Comparison at a glance
| Property | GLM (Binomial) | Neural Network |
|---|
| Package | stats (base R) | neuralnet |
| Algorithm | Logistic regression | Feedforward neural network |
| Hidden layers | None | 1 layer (pred_sumo.R) or 2 (sumo.Rmd) |
| Output type | Log-odds score | Probability [0, 1] |
| “Left wins” rule | bin.ans > 0 | nn.ans >= 0.5 |
| Accuracy | ~70% | Lower than GLM |
| Interpretability | High (coefficients) | Low (black box) |
| Training speed | Fast | Slower |
GLM — Binomial logistic regression
The GLM is fit with glm() using family = 'binomial', which applies a logit link and models the log-odds of wrestler 1 winning. All eight feature columns are included via the formula shorthand result ~ ..
bin <- glm(result ~ ., history, family = 'binomial')
bin.ans <- predict.glm(bin, undecided)
if (bin.ans > 0) {
print('GLM says left.')
} else {print('GLM says right.')}
predict.glm() returns the log-odds of wrestler 1 winning (the linear predictor on the link scale, not a probability):
- Positive score → log-odds favour wrestler 1 → predict left wins.
- Negative score → log-odds favour wrestler 2 → predict right wins.
- Zero is the decision boundary; the further the value from zero, the more confident the model.
The GLM achieves around 70% accuracy on held-out data — higher than the neural network. For a lightweight, interpretable baseline it is the recommended choice.
Neural network
The neural network is built with the neuralnet package. Two configurations appear across the source files:
nn <- neuralnet(result ~ ., history, hidden = 8)
One hidden layer with 8 nodes.nn <- neuralnet(result ~ ., normalize(tr), hidden = c(4, 2),
linear.output = FALSE, act.fct = 'logistic')
Two hidden layers: 4 nodes then 2 nodes. Used during evaluation with a normalised training split.

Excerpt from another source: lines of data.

<file path="config.mk">
export PLATFORM = sky130hd
export DESIGN_NAME = tps_top
export DESIGN_NICKNAME = d
export VERILOG_FILES = /design/src/hdl/tps_pkg.sv /design/src/hdl/tps_wave_ram.sv /design/src/hdl/tps_ref_rom.sv /design/src/hdl/tps_top.sv
export SDC_FILE = /design/constraint.sdc
export NUM_CORES = 1
export LEC_CHECK = 0
export ABC_AREA = 1
export BUFFER_PORTS_ARGS = -buffer_cell sky130_fd_sc_hd__buf_2
export CAP_MARGIN = 10
export CORE_MARGIN = 2
export CORE_UTILIZATION = 45
export CTS_CLUSTER_SIZE = 8
export DETAILED_ROUTE_END_ITERATION = 10
export SYNTH_ARGS = -nofsm -noshare
export SYNTH_HDL_FRONTEND = slang
export SYNTH_SLANG_ARGS = --single-unit
</file>
<file path="constraint.sdc">
create_clock -name aclk -period 48 [get_ports aclk]
set_clock_uncertainty 0.1 [all_clocks]
set_input_delay 12 -clock aclk [delete_from_list [all_inputs] [get_ports aclk]]
set_output_delay 12 -clock aclk [all_outputs]
set_load 0.05 [all_outputs]
</file>
<file path="src/hdl/tps_pkg.sv">
// Purpose: shared constants and types of the transmit pulse shaper
// Assumes: AXI4-Lite slave with 32-bit data, byte addresses below 0x40
// Notes: register offsets are used by the top level and the bench, bit positions by the top level only
// Behaviour
// - Template select 0000 plays the 75 ohm preset, 0001 the other preset.
// - Scale 100001 is unity; each step away changes amplitude by 3 percent.
// - Template select pattern 1XXX plays the user programmed waveform.
// - A user waveform is 20 sub-phase samples indexed by a 5-bit field.
// - Samples are 7-bit sign-magnitude, from -63 to +63.
// - Eight reference sample sets are held in a read-only table.
// - Sample write: load sample register, then control with rw 0, done 1.
// - Sample read: control with rw 1, done 1; data appears in sample register.
// - Overlapping pulses beyond the limit set a sticky overflow flag, which raises irq unless masked.
// - Global enable pin low or drive enable bit low tristates the drivers.
// - Over-current limits drive current, or tristates if that bit is set.
// - Over-current state is shown; edges set the event per edge select.
// - The over-current event raises the interrupt unless masked.
// - Single-ended mode drives only the positive output.
package tps_pkg;
	localparam int ADDR_W = 6;
	localparam logic [5:0] ADDR_TX_CFG = 6'h00;
	localparam logic [5:0] ADDR_PULSE = 6'h04;
	localparam logic [5:0] ADDR_SCALE = 6'h08;
	localparam logic [5:0] ADDR_ACC_CTRL = 6'h0C;
	localparam logic [5:0] ADDR_SAMPLE = 6'h10;
	localparam logic [5:0] ADDR_STATUS = 6'h14;
	localparam logic [5:0] ADDR_IRQ_STAT = 6'h18;
	localparam logic [5:0] ADDR_IRQ_MASK = 6'h1C;
	localparam logic [5:0] ADDR_EDGE_SEL = 6'h20;

	localparam int CFG_DRV_EN_BIT = 6;
	localparam int CFG_TRI_OC_BIT = 4;
	localparam int CFG_SINGLE_BIT = 3;
	localparam logic [6:0] CFG_WMASK = 7'h5F;
	localparam logic [6:0] CFG_RST = 7'h00;

	localparam int PULSE_W = 4;
	localparam int PULSE_EXT_BIT = 3;
	localparam logic [3:0] PULSE_RST = 4'h1;

	localparam int SCALE_W = 6;
	localparam logic [5:0] SCALE_UNITY = 6'h21;
	localparam int SCALE_STEP_PCT = 3;
	localparam int PCT_BASE = 100;

	localparam int IDX_W = 5;
	localparam int ACC_RW_BIT = 5;
	localparam int ACC_DONE_BIT = 6;
	localparam int SAMPLE_W = 7;
	localparam int SAMPLE_SIGN_BIT = 6;
	localparam int SAMPLE_MAX = 63;
	localparam int NUM_SAMPLES = 20;
	localparam logic [4:0] LAST_PHASE = 5'h13;
	localparam int NUM_REF_SETS = 8;

	localparam int OC_BIT = 4;
	localparam int OVF_BIT = 7;
	localparam logic [7:0] IRQ_BITS = 8'h90;
	localparam logic [7:0] MASK_RST = 8'h90;

	localparam int LEVEL_W = 8;
	localparam int LEVEL_MAX = 127;

	localparam logic [1:0] RESP_OKAY = 2'h0;
	localparam logic [1:0] RESP_SLVERR = 2'h2;

	localparam logic [4:0] REF_IDX_RISE = 5'h03;
	localparam logic [4:0] REF_IDX_PEAK = 5'h04;
	// odd sets carry the 120 ohm shape, even sets the 75 ohm shape
	localparam logic [6:0] REF_RISE [NUM_REF_SETS] = '{
		7'h0C, 7'h0F, 7'h0C, 7'h0F, 7'h0C, 7'h0F, 7'h0C, 7'h0F};
	localparam logic [6:0] REF_PEAK [NUM_REF_SETS] = '{
		7'h30, 7'h3C, 7'h30, 7'h3C, 7'h30, 7'h3C, 7'h30, 7'h3C};

	typedef enum logic [1:0] {
		ACC_IDLE = 2'h0,
		ACC_RUN = 2'h1,
		ACC_FIN = 2'h3,
		ACC_SPARE = 2'h2
	} tps_acc_t;
endpackage

</file>
<file path="src/hdl/tps_wave_ram.sv">
// Purpose: user waveform sample store with registered read ports
// Assumes: one write port, reads see the value stored before the edge
// Notes: out-of-range addresses read zero and ignore writes
`timescale 1ns/1ns
module tps_wave_ram #(
	parameter int DATA_W = 7,
	parameter int DEPTH = 20,
	parameter int ADDR_W = 5,
	parameter int NUM_RD = 3
) (
	input wire logic aclk,
	input wire logic aresetn,
	input wire logic wr_en,
	input wire logic [ADDR_W-1:0] wr_addr,
	input wire logic [DATA_W-1:0] wr_data,
	input wire logic [NUM_RD*ADDR_W-1:0] rd_addr,
	output logic [NUM_RD*DATA_W-1:0] rd_data
);
	logic [DATA_W-1:0] mem_reg [DEPTH];
	logic [DATA_W-1:0] mem_next [DEPTH];
	logic [NUM_RD*DATA_W-1:0] rd_next;

	always_comb begin
		mem_next = mem_reg;
		if (wr_en && (int'(wr_addr) < DEPTH)) begin
			mem_next[wr_addr] = wr_data;
		end
	end

	genvar g;
	generate
		for (g = 0; g < NUM_RD; g++) begin : g_rd
			logic [ADDR_W-1:0] a;
			assign a = rd_addr[g*ADDR_W +: ADDR_W];
			assign rd_next[g*DATA_W +: DATA_W] =
				(int'(a) < DEPTH) ? mem_reg[a] : '0;
		end
	endgenerate

	always_ff @(posedge aclk) begin
		if (!aresetn) begin
			for (int i = 0; i < DEPTH; i++) begin
				mem_reg[i] <= '0;
			end
			rd_data <= '0;
		end else begin
			mem_reg <= mem_next;
			rd_data <= rd_next;
		end
	end
endmodule

</file>
<file path="src/hdl/tps_ref_rom.sv">
// Purpose: read-only reference sample sets for the preset templates
// Assumes: one set chosen for all ports at a time
// Notes: samples outside the two shaped sub-phases are zero
`timescale 1ns/1ns
module tps_ref_rom #(
	parameter int NUM_RD = 2
) (
	input wire logic aclk,
	input wire logic aresetn,
	input wire logic [2:0] set_sel,
	input wire logic [NUM_RD*tps_pkg::IDX_W-1:0] rd_addr,
	output logic [NUM_RD*tps_pkg::SAMPLE_W-1:0] rd_data
);
	localparam int AW = tps_pkg::IDX_W;
	localparam int DW = tps_pkg::SAMPLE_W;
	logic [NUM_RD*DW-1:0] rd_next;

	function automatic logic [DW-1:0] ref_sample(logic [2:0] set,
		logic [AW-1:0] idx);
		logic [DW-1:0] v;
		v = '0;
		if (idx == tps_pkg::REF_IDX_RISE) begin
			v = tps_pkg::REF_RISE[set];
		end else if (idx == tps_pkg::REF_IDX_PEAK) begin
			v = tps_pkg::REF_PEAK[set];
		end
		return v;
	endfunction

	genvar g;
	generate
		for (g = 0; g < NUM_RD; g++) begin : g_rd
			assign rd_next[g*DW +: DW] =
				ref_sample(set_sel, rd_addr[g*AW +: AW]);
		end
	endgenerate

	always_ff @(posedge aclk) begin
		if (!aresetn) begin
			rd_data <= '0;
		end else begin
			rd_data <= rd_next;
		end
	end
endmodule

</file>
<file path="src/hdl/tps_top.sv">
// Purpose: one-channel transmit pulse shaper and line driver control
// Assumes: inputs synchronous to aclk; bit_start coincides with a strobe
// Notes: sample_strobe steps one sub-phase, 16 steps per unit interval
`timescale 1ns/1ns
module tps_top (
	input wire logic aclk,
	input wire logic aresetn,
	input wire logic [tps_pkg::ADDR_W-1:0] s_axi_awaddr,
	input wire logic [2:0] s_axi_awprot,
	input wire logic s_axi_awvalid,
	output logic s_axi_awready,
	input wire logic [31:0] s_axi_wdata,
	input wire logic [3:0] s_axi_wstrb,
	input wire logic s_axi_wvalid,
	output logic s_axi_wready,
	output logic [1:0] s_axi_bresp,
	output logic s_axi_bvalid,
	input wire logic s_axi_bready,
	input wire logic [tps_pkg::ADDR_W-1:0] s_axi_araddr,
	input wire logic [2:0] s_axi_arprot,
	input wire logic s_axi_arvalid,
	output logic s_axi_arready,
	output logic [31:0] s_axi_rdata,
	output logic [1:0] s_axi_rresp,
	output logic s_axi_rvalid,
	input wire logic s_axi_rready,
	input wire logic global_oe,
	input wire logic tx_overcurrent,
	input wire logic sample_strobe,
	input wire logic bit_start,
	input wire logic mark,
	input wire logic mark_neg,
	output logic [tps_pkg::LEVEL_W-1:0] line_out_pos,
	output logic line_out_pos_oe,
	output logic [tps_pkg::LEVEL_W-1:0] line_out_neg,
	output logic line_out_neg_oe,
	output logic current_limit,
	output logic irq_out_n
);
	localparam int AW = tps_pkg::IDX_W;
	localparam int DW = tps_pkg::SAMPLE_W;
	localparam int LW = tps_pkg::LEVEL_W;

	// ---- bus handshake
	logic wr_fire, rd_fire;
	logic bvalid_reg, bvalid_next, rvalid_reg, rvalid_next;
	logic [1:0] bresp_reg, bresp_next, rresp_reg, rresp_next;
	logic [31:0] rdata_reg, rdata_next;

	// ---- software state
	logic [6:0] cfg_reg, cfg_next;
	logic [3:0] pulse_reg, pulse_next;
	logic [5:0] scale_reg, scale_next;
	logic [7:0] mask_reg, mask_next;
	logic edge_reg, edge_next;
	logic [AW-1:0] acc_idx_reg, acc_idx_next;
	logic acc_rw_reg, acc_rw_next;
	logic [DW-1:0] sample_reg, sample_next;
	tps_pkg::tps_acc_t acc_state_reg, acc_state_next;
	logic acc_start, acc_done, ram_we;

	// ---- playback, status
	logic [AW-1:0] cur_ph_reg, cur_ph_next, prev_ph_reg, prev_ph_next;
	logic cur_act_reg, cur_act_next, prev_act_reg, prev_act_next;
	logic cur_neg_reg, cur_neg_next, prev_neg_reg, prev_neg_next;
	logic cur_act_d_reg, prev_act_d_reg, cur_neg_d_reg, prev_neg_d_reg;
	logic strobe_d_reg;
	logic [LW-1:0] pos_reg, pos_next, neg_reg, neg_next;
	logic oc_state_reg, oc_evt, ovf_evt;
	logic [7:0] irq_stat_reg, irq_stat_next;
	logic [3*DW-1:0] ram_rd;
	logic [2*DW-1:0] rom_rd;
	logic [DW-1:0] src_cur, src_prev;
	logic signed [LW-1:0] cur_v, prev_v, sum_v;
	logic [5:0] sum_mag;
	logic [LW-2:0] scaled_mag;
	logic user_wave, drive_on;

	function automatic logic is_mapped(logic [tps_pkg::ADDR_W-1:0] a);
		return a == tps_pkg::ADDR_TX_CFG || a == tps_pkg::ADDR_PULSE ||
			a == tps_pkg::ADDR_SCALE || a == tps_pkg::ADDR_ACC_CTRL ||
			a == tps_pkg::ADDR_SAMPLE || a == tps_pkg::ADDR_STATUS ||
			a == tps_pkg::ADDR_IRQ_STAT || a == tps_pkg::ADDR_IRQ_MASK ||
			a == tps_pkg::ADDR_EDGE_SEL;
	endfunction

	function automatic logic signed [LW-1:0] sm_value(logic [DW-1:0] s,
		logic act, logic neg);
		logic signed [LW-1:0] m;
		m = $signed({2'h0, s[5:0]});
		if (!act) begin
			return '0;
		end
		return (s[tps_pkg::SAMPLE_SIGN_BIT] ^ neg) ? -m : m;
	endfunction

	// address and data are taken together, one write in flight
	assign wr_fire = s_axi_awvalid && s_axi_wvalid && !bvalid_reg;
	assign rd_fire = s_axi_arvalid && !rvalid_reg;
	assign s_axi_awready = wr_fire;
	assign s_axi_wready = wr_fire;
	assign s_axi_arready = !rvalid_reg;

	always_comb begin
		bvalid_next = bvalid_reg;
		bresp_next = bresp_reg;
		rvalid_next = rvalid_reg;
		rresp_next = rresp_reg;
		rdata_next = rdata_reg;
		if (bvalid_reg && s_axi_bready) begin
			bvalid_next = 1'b0;
		end
		if (wr_fire) begin
			bvalid_next = 1'b1;
			bresp_next = is_mapped(s_axi_awaddr) ? tps_pkg::RESP_OKAY :
				tps_pkg::RESP_SLVERR;
		end
		if (rvalid_reg && s_axi_rready) begin
			rvalid_next = 1'b0;
		end
		if (rd_fire) begin
			rvalid_next = 1'b1;
			rresp_next = is_mapped(s_axi_araddr) ? tps_pkg::RESP_OKAY :
				tps_pkg::RESP_SLVERR;
			rdata_next = '0;
			case (s_axi_araddr)
				tps_pkg::ADDR_TX_CFG: rdata_next[6:0] = cfg_reg;
				tps_pkg::ADDR_PULSE: rdata_next[3:0] = pulse_reg;
				tps_pkg::ADDR_SCALE: rdata_next[5:0] = scale_reg;
				tps_pkg::ADDR_ACC_CTRL: begin
					rdata_next[AW-1:0] = acc_idx_reg;
					rdata_next[tps_pkg::ACC_RW_BIT] = acc_rw_reg;
					rdata_next[tps_pkg::ACC_DONE_BIT] = acc_done;
				end
				tps_pkg::ADDR_SAMPLE: rdata_next[DW-1:0] = sample_reg;
				tps_pkg::ADDR_STATUS: rdata_next[tps_pkg::OC_BIT] = oc_state_reg;
				tps_pkg::ADDR_IRQ_STAT: rdata_next[7:0] = irq_stat_reg;
				tps_pkg::ADDR_IRQ_MASK: rdata_next[7:0] = mask_reg;
				tps_pkg::ADDR_EDGE_SEL: rdata_next[tps_pkg::OC_BIT] = edge_reg;
				default: rdata_next = '0;
			endcase
		end
	end

	// ---- register writes
	always_comb begin
		cfg_next = cfg_reg;
		pulse_next = pulse_reg;
		scale_next = scale_reg;
		mask_next = mask_reg;
		edge_next = edge_reg;
		acc_idx_next = acc_idx_reg;
		acc_rw_next = acc_rw_reg;
		sample_next = sample_reg;
		acc_start = 1'b0;
		if (wr_fire && s_axi_wstrb[0]) begin
			case (s_axi_awaddr)
				tps_pkg::ADDR_TX_CFG: cfg_next = s_axi_wdata[6:0] & tps_pkg::CFG_WMASK;
				tps_pkg::ADDR_PULSE: pulse_next = s_axi_wdata[3:0];
				tps_pkg::ADDR_SCALE: scale_next = s_axi_wdata[5:0];
				tps_pkg::ADDR_ACC_CTRL: begin
					// a new access is ignored until the running one is done
					if (acc_state_reg == tps_pkg::ACC_IDLE &&
						s_axi_wdata[tps_pkg::ACC_DONE_BIT]) begin
						acc_start = 1'b1;
						acc_idx_next = s_axi_wdata[AW-1:0];
						acc_rw_next = s_axi_wdata[tps_pkg::ACC_RW_BIT];
					end
				end
				tps_pkg::ADDR_SAMPLE: begin
					if (acc_state_reg == tps_pkg::ACC_IDLE) begin
						sample_next = s_axi_wdata[DW-1:0];
					end
				end
				tps_pkg::ADDR_IRQ_MASK: mask_next = s_axi_wdata[7:0] & tps_pkg::IRQ_BITS;
				tps_pkg::ADDR_EDGE_SEL: edge_next = s_axi_wdata[tps_pkg::OC_BIT];
				default: ;
			endcase
		end
		if (acc_state_reg == tps_pkg::ACC_FIN && acc_rw_reg) begin
			sample_next = ram_rd[2*DW +: DW];
		end
	end

	// ---- indirect sample access
	always_comb begin
		case (acc_state_reg)
			tps_pkg::ACC_IDLE: acc_state_next = acc_start ? tps_pkg::ACC_RUN :
				tps_pkg::ACC_IDLE;
			tps_pkg::ACC_RUN: acc_state_next = tps_pkg::ACC_FIN;
			tps_pkg::ACC_FIN: acc_state_next = tps_pkg::ACC_IDLE;
			default: acc_state_next = tps_pkg::ACC_IDLE;
		endcase
	end
	assign acc_done = acc_state_reg != tps_pkg::ACC_IDLE;
	assign ram_we = acc_state_reg == tps_pkg::ACC_RUN && !acc_rw_reg;

	// ---- pulse phase tracking; a pulse spans 20 sub-phases
	always_comb begin
		cur_ph_next = cur_ph_reg;
		cur_act_next = cur_act_reg;
		cur_neg_next = cur_neg_reg;
		prev_ph_next = prev_ph_reg;
		prev_act_next = prev_act_reg;
		prev_neg_next = prev_neg_reg;
		if (sample_strobe) begin
			cur_ph_next = cur_ph_reg + 5'h01;
			prev_ph_next = prev_ph_reg + 5'h01;
			if (cur_ph_reg == tps_pkg::LAST_PHASE) begin
				cur_act_next = 1'b0;
				cur_ph_next = '0;
			end
			if (prev_ph_reg == tps_pkg::LAST_PHASE) begin
				prev_act_next = 1'b0;
				prev_ph_next = '0;
			end
			if (bit_start) begin
				// the tail of the old pulse overlaps the new one
				prev_ph_next = cur_ph_next;
				prev_act_next = cur_act_next;
				prev_neg_next = cur_neg_reg;
				cur_ph_next = '0;
				cur_act_next = mark;
				cur_neg_next = mark_neg;
			end
		end
	end

	// ---- sample source, overlap sum, scaling
	assign user_wave = pulse_reg[tps_pkg::PULSE_EXT_BIT];
	// low select bits pick the ROM set; 0 and 1 are the two presets
	assign src_cur = user_wave ? ram_rd[0 +: DW] : rom_rd[0 +: DW];
	assign src_prev = user_wave ? ram_rd[DW +: DW] : rom_rd[DW +: DW];
	assign cur_v = sm_value(src_cur, cur_act_d_reg, cur_neg_d_reg);
	assign prev_v = sm_value(src_prev, prev_act_d_reg, prev_neg_d_reg);
	assign sum_v = cur_v + prev_v;

	always_comb begin
		int mag;
		int coef;
		int prod;
		mag = (sum_v < 0) ? -int'(sum_v) : int'(sum_v);
		ovf_evt = strobe_d_reg && (mag > tps_pkg::SAMPLE_MAX);
		if (mag > tps_pkg::SAMPLE_MAX) begin
			mag = tps_pkg::SAMPLE_MAX;
		end
		sum_mag = 6'(mag);
		coef = tps_pkg::PCT_BASE + tps_pkg::SCALE_STEP_PCT *
			(int'(scale_reg) - int'(tps_pkg::SCALE_UNITY));
		prod = (mag * coef) / tps_pkg::PCT_BASE;
		if (prod > tps_pkg::LEVEL_MAX) begin
			prod = tps_pkg::LEVEL_MAX;
		end
		scaled_mag = 7'(prod);
		pos_next = (sum_v < 0) ? -{1'b0, scaled_mag} : {1'b0, scaled_mag};
		// single-ended mode leaves the negative leg idle
		neg_next = cfg_reg[tps_pkg::CFG_SINGLE_BIT] ? '0 : -pos_next;
	end

	// ---- over-current and interrupt status
	assign oc_evt = (tx_overcurrent ^ oc_state_reg) &&
		(edge_reg || tx_overcurrent);
	always_comb begin
		irq_stat_next = irq_stat_reg;
		// read clears, but an event in the same cycle wins
		if (rd_fire && s_axi_araddr == tps_pkg::ADDR_IRQ_STAT) begin
			irq_stat_next = '0;
		end
		if (ovf_evt) begin
			irq_stat_next[tps_pkg::OVF_BIT] = 1'b1;
		end
		if (oc_evt) begin
			irq_stat_next[tps_pkg::OC_BIT] = 1'b1;
		end
	end
	assign irq_out_n = ~|(irq_stat_reg & ~mask_reg);
	assign drive_on = global_oe && cfg_reg[tps_pkg::CFG_DRV_EN_BIT] &&
		!(oc_state_reg && cfg_reg[tps_pkg::CFG_TRI_OC_BIT]);
	assign line_out_pos_oe = drive_on;
	assign line_out_neg_oe = drive_on && !cfg_reg[tps_pkg::CFG_SINGLE_BIT];
	assign current_limit = oc_state_reg && !cfg_reg[tps_pkg::CFG_TRI_OC_BIT];

	assign line_out_pos = pos_reg;
	assign line_out_neg = neg_reg;
	assign s_axi_bvalid = bvalid_reg;
	assign s_axi_bresp = bresp_reg;
	assign s_axi_rvalid = rvalid_reg;
	assign s_axi_rresp = rresp_reg;
	assign s_axi_rdata = rdata_reg;

	tps_wave_ram #(
		.DATA_W(DW),
		.DEPTH(tps_pkg::NUM_SAMPLES),
		.ADDR_W(AW),
		.NUM_RD(3)
	) u_ram (
		.aclk(aclk),
		.aresetn(aresetn),
		.wr_en(ram_we),
		.wr_addr(acc_idx_reg),
		.wr_data(sample_reg),
		.rd_addr({acc_idx_reg, prev_ph_reg, cur_ph_reg}),
		.rd_data(ram_rd)
	);

	tps_ref_rom #(
		.NUM_RD(2)
	) u_rom (
		.aclk(aclk),
		.aresetn(aresetn),
		.set_sel(pulse_reg[2:0]),
		.rd_addr({prev_ph_reg, cur_ph_reg}),
		.rd_data(rom_rd)
	);

	always_ff @(posedge aclk) begin
		if (!aresetn) begin
			bvalid_reg <= 1'b0;
			bresp_reg <= tps_pkg::RESP_OKAY;
			rvalid_reg <= 1'b0;
			rresp_reg <= tps_pkg::RESP_OKAY;
			rdata_reg <= '0;
			cfg_reg <= tps_pkg::CFG_RST;
			pulse_reg <= tps_pkg::PULSE_RST;
			scale_reg <= tps_pkg::SCALE_UNITY;
			mask_reg <= tps_pkg::MASK_RST;
			edge_reg <= 1'b0;
			acc_idx_reg <= '0;
			acc_rw_reg <= 1'b0;
			sample_reg <= '0;
			acc_state_reg <= tps_pkg::ACC_IDLE;
			cur_ph_reg <= '0;
			cur_act_reg <= 1'b0;
			cur_neg_reg <= 1'b0;
			prev_ph_reg <= '0;
			prev_act_reg <= 1'b0;
			prev_neg_reg <= 1'b0;
			cur_act_d_reg <= 1'b0;
			prev_act_d_reg <= 1'b0;
			cur_neg_d_reg <= 1'b0;
			prev_neg_d_reg <= 1'b0;
			strobe_d_reg <= 1'b0;
			pos_reg <= '0;
			neg_reg <= '0;
			oc_state_reg <= 1'b0;
			irq_stat_reg <= '0;
		end else begin
			bvalid_reg <= bvalid_next;
			bresp_reg <= bresp_next;
			rvalid_reg <= rvalid_next;
			rresp_reg <= rresp_next;
			rdata_reg <= rdata_next;
			cfg_reg <= cfg_next;
			pulse_reg <= pulse_next;
			scale_reg <= scale_next;
			mask_reg <= mask_next;
			edge_reg <= edge_next;
			acc_idx_reg <= acc_idx_next;
			acc_rw_reg <= acc_rw_next;
			sample_reg <= sample_next;
			acc_state_reg <= acc_state_next;
			cur_ph_reg <= cur_ph_next;
			cur_act_reg <= cur_act_next;
			cur_neg_reg <= cur_neg_next;
			prev_ph_reg <= prev_ph_next;
			prev_act_reg <= prev_act_next;
			prev_neg_reg <= prev_neg_next;
			cur_act_d_reg <= cur_act_reg;
			prev_act_d_reg <= prev_act_reg;
			cur_neg_d_reg <= cur_neg_reg;
			prev_neg_d_reg <= prev_neg_reg;
			strobe_d_reg <= sample_strobe;
			pos_reg <= pos_next;
			neg_reg <= neg_next;
			oc_state_reg <= tx_overcurrent;
			irq_stat_reg <= irq_stat_next;
		end
	end
endmodule

</file>
<file path="config.mk">
export PLATFORM = sky130hd
export DESIGN_NAME = wsd_serializer
export DESIGN_NICKNAME = d
export VERILOG_FILES = /design/src/verilog/wsd_fifo.v /design/src/verilog/wsd_serializer.v
export VERILOG_INCLUDE_DIRS = /design/src /design/src/pkg
export SDC_FILE = /design/constraint.sdc
export NUM_CORES = 1
export LEC_CHECK = 0
export ABC_AREA = 1
export BUFFER_PORTS_ARGS = -buffer_cell sky130_fd_sc_hd__buf_2
export CAP_MARGIN = 30
export CORE_ASPECT_RATIO = 0.6
export CORE_UTILIZATION = 50
export CTS_BUF_LIST = sky130_fd_sc_hd__clkbuf_2
export CTS_CLUSTER_DIAMETER = 30
export DETAILED_ROUTE_END_ITERATION = 7
export PLACE_DENSITY_LB_ADDON = 0.2
export SKIP_LAST_GASP = 1
export SLEW_MARGIN = 20
export SYNTH_ARGS = -nofsm -noshare
export SYNTH_HDL_FRONTEND = slang
export SYNTH_SLANG_ARGS = --single-unit
</file>
<file path="constraint.sdc">
create_clock -name core_clk_i -period 4.15 [get_ports core_clk_i]
set_input_delay 0.83 -clock core_clk_i [delete_from_list [all_inputs] [get_ports core_clk_i]]
set_output_delay 0.83 -clock core_clk_i [all_outputs]
set_load 0.01 [all_outputs]
</file>
<file path="config.mk">
export PLATFORM = sky130hd
export DESIGN_NAME = disk_ctrl_command_status_words
export DESIGN_NICKNAME = d
export VERILOG_FILES = /design/src/logic/disk_ctrl_pkg.sv /design/src/logic/stream_if.sv /design/src/logic/stream_fifo.sv /design/src/logic/bus_cycle_timer.sv /design/src/logic/disk_ctrl_command_status_words.sv
export SDC_FILE = /design/constraint.sdc
export NUM_CORES = 1
export LEC_CHECK = 0
export ABC_AREA = 1
export BUFFER_PORTS_ARGS = -buffer_cell sky130_fd_sc_hd__buf_4
export CAP_MARGIN = 20
export CORE_MARGIN = 2
export CORE_UTILIZATION = 53
export CTS_CLUSTER_DIAMETER = 100
export DETAILED_ROUTE_END_ITERATION = 12
export GPL_TIMING_DRIVEN = 0
export PLACE_DENSITY_LB_ADDON = 0.15
export SYNTH_ARGS = -nofsm -noshare
export SYNTH_HDL_FRONTEND = slang
export SYNTH_SLANG_ARGS = --single-unit
export TNS_END_PERCENT = 5
</file>
<file path="constraint.sdc">
create_clock -name sys_clk -period 3.6 [get_ports sys_clk]
set_clock_uncertainty 0.05 [all_clocks]
set_input_delay 0.18 -clock sys_clk [delete_from_list [all_inputs] [get_ports sys_clk]]
set_output_delay 0.18 -clock sys_clk [all_outputs]
set_load 0.005 [all_outputs]
</file>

Key options used in sumo.Rmd:
| Option | Value | Effect |
|---|
hidden | c(4, 2) | Two hidden layers with 4 and 2 nodes respectively |
linear.output | FALSE | Applies the activation function to the output node too, giving a [0,1] probability |
act.fct | 'logistic' | Logistic (sigmoid) activation for all hidden and output nodes |
Prediction
nn.ans <- predict(nn, undecided)
if (nn.ans >= 0.5) {
print('NN says left.')
} else {print('NN says right.')}
Because linear.output = FALSE with a logistic activation is used, predict() returns a value in [0, 1] that can be read directly as the probability that wrestler 1 wins:
- >= 0.5 → wrestler 1 favoured → left wins.
- < 0.5 → wrestler 2 favoured → right wins.
In pred_sumo.R the hidden = 8 model does not set linear.output = FALSE, so the output may not be bounded to [0, 1]. The threshold rule nn.ans >= 0.5 still applies, but interpret the raw score with care if it falls outside that range.